> [Recorded information]:
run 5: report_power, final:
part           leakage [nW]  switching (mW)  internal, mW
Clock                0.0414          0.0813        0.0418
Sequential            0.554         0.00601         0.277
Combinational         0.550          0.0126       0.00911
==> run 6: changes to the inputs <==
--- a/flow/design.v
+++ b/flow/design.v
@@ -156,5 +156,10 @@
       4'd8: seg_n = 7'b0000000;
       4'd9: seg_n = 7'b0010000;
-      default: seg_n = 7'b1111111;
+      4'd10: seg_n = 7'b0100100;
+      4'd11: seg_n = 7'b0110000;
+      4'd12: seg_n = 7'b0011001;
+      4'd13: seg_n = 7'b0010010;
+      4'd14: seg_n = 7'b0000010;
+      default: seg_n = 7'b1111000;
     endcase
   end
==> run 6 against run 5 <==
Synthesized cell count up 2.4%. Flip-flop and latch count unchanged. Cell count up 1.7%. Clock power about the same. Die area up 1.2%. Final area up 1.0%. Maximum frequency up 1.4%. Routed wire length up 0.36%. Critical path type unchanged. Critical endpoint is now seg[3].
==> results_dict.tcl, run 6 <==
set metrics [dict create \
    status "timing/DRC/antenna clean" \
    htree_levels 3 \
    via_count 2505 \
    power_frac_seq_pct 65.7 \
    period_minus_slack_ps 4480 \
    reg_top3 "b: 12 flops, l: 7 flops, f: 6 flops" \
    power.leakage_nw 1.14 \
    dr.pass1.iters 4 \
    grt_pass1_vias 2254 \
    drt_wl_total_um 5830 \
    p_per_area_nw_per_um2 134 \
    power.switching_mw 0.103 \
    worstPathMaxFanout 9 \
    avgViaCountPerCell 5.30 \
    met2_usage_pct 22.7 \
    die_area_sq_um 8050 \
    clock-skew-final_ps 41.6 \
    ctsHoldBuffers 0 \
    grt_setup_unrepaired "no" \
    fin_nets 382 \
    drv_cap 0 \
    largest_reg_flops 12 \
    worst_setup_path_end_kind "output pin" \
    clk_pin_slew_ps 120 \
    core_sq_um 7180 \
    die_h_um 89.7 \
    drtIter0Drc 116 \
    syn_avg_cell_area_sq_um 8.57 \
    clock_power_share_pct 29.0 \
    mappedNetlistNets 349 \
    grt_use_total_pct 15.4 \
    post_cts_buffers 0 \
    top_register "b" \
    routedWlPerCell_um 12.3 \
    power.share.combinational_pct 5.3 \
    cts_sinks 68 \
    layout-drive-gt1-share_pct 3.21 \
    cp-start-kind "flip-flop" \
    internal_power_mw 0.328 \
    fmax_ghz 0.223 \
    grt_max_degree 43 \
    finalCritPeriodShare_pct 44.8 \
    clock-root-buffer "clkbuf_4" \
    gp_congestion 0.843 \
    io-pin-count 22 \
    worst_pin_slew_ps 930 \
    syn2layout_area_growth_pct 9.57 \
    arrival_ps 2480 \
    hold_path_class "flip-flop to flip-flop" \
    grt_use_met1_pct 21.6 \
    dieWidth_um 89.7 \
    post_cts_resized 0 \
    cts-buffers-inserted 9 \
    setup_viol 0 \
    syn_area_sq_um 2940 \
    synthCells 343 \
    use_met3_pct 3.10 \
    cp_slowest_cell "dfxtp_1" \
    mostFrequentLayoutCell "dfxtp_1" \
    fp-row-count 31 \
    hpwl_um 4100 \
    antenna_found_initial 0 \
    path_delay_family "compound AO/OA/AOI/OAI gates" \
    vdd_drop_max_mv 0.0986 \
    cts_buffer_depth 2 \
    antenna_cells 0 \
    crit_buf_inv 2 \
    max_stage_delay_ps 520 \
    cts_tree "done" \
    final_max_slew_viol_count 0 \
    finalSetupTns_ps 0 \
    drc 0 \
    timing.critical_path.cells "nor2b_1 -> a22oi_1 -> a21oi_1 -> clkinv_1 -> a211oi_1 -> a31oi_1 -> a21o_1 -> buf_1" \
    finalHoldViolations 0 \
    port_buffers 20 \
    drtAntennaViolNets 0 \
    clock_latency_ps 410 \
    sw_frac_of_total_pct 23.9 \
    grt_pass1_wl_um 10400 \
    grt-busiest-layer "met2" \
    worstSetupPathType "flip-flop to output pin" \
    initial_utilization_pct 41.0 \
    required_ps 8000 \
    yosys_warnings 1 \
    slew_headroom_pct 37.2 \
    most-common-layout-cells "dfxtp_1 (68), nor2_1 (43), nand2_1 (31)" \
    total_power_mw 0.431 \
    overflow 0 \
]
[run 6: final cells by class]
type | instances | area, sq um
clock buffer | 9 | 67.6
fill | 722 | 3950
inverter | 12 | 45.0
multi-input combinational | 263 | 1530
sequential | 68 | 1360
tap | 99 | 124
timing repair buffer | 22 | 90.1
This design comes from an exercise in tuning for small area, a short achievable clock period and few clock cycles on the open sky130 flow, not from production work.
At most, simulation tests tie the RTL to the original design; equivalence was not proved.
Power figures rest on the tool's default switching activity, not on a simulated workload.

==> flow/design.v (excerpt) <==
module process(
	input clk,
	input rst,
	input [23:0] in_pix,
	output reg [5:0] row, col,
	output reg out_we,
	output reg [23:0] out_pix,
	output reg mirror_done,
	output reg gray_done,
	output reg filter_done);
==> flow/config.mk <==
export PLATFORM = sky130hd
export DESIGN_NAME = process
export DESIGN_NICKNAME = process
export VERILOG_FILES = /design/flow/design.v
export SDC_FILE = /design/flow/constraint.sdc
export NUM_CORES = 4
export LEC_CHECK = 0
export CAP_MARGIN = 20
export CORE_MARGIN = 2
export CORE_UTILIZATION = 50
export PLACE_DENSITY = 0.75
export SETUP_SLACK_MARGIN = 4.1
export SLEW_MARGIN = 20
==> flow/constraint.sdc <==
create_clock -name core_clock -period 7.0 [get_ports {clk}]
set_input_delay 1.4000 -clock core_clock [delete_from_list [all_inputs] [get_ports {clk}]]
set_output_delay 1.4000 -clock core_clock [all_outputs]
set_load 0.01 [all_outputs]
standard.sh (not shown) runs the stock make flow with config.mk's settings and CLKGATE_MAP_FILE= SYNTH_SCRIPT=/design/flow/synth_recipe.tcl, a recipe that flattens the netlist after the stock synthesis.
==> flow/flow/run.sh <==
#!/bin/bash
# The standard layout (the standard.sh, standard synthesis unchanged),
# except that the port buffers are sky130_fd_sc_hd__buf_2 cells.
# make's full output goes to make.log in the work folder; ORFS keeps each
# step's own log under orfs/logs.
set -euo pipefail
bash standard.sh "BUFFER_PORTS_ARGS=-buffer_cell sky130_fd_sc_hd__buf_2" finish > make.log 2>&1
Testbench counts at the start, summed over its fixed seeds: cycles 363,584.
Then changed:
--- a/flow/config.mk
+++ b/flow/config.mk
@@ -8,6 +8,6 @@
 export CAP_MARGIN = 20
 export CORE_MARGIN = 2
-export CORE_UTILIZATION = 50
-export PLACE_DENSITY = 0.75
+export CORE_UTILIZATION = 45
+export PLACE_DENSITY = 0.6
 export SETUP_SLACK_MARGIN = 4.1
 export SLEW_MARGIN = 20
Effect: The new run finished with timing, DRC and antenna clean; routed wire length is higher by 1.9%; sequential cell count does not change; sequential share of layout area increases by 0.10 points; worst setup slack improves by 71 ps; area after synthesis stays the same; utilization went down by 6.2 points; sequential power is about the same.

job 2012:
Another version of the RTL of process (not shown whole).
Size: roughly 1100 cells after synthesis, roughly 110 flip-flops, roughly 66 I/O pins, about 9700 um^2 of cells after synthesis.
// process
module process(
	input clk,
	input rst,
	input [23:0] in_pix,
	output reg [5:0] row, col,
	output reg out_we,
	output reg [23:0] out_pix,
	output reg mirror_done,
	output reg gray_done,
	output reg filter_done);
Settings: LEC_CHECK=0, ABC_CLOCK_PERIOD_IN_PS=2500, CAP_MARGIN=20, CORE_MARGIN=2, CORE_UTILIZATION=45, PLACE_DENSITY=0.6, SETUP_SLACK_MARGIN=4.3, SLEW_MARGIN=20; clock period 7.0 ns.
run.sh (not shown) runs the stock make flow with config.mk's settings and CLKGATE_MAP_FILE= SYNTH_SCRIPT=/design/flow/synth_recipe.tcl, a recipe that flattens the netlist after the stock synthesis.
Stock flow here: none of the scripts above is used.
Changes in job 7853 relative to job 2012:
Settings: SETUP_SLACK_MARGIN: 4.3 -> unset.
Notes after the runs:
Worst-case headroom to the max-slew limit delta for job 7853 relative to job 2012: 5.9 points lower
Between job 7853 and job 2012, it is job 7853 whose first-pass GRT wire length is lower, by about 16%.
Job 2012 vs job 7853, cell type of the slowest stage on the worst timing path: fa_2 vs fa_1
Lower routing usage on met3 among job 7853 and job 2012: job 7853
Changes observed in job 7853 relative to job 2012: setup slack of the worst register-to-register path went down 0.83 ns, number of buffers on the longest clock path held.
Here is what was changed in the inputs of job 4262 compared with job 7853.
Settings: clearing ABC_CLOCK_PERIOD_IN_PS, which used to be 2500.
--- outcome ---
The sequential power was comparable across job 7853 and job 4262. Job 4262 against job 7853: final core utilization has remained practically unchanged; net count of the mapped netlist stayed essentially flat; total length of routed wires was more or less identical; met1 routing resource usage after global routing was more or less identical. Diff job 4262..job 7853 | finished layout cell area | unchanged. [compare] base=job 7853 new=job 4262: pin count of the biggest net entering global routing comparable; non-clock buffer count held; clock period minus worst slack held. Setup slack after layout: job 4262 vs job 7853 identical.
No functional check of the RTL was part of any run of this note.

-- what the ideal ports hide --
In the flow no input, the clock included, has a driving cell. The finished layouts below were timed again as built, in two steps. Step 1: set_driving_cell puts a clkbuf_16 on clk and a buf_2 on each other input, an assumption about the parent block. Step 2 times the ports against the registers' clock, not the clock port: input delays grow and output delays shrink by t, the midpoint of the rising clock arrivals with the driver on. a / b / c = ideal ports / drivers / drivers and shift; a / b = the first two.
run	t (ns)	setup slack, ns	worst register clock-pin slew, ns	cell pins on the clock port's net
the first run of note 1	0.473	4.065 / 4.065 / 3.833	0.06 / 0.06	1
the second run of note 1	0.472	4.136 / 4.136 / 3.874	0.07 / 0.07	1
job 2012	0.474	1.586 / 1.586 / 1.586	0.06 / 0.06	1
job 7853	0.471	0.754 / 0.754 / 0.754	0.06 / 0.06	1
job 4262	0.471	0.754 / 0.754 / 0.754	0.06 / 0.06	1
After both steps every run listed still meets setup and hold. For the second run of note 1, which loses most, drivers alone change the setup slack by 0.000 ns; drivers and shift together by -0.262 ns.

> [Assignment]:
In the data above, retype exactly and only the lines between the one holding "use_met3_pct 3.10 \" and the one holding "clock_latency_ps 410 \", inclusive.

> [Exercise response]:
    use_met3_pct 3.10 \
    cp_slowest_cell "dfxtp_1" \
    mostFrequentLayoutCell "dfxtp_1" \
    fp-row-count 31 \
    hpwl_um 4100 \
    antenna_found_initial 0 \
    path_delay_family "compound AO/OA/AOI/OAI gates" \
    vdd_drop_max_mv 0.0986 \
    cts_buffer_depth 2 \
    antenna_cells 0 \
    crit_buf_inv 2 \
    max_stage_delay_ps 520 \
    cts_tree "done" \
    final_max_slew_viol_count 0 \
    finalSetupTns_ps 0 \
    drc 0 \
    timing.critical_path.cells "nor2b_1 -> a22oi_1 -> a21oi_1 -> clkinv_1 -> a211oi_1 -> a31oi_1 -> a21o_1 -> buf_1" \
    finalHoldViolations 0 \
    port_buffers 20 \
    drtAntennaViolNets 0 \
    clock_latency_ps 410 \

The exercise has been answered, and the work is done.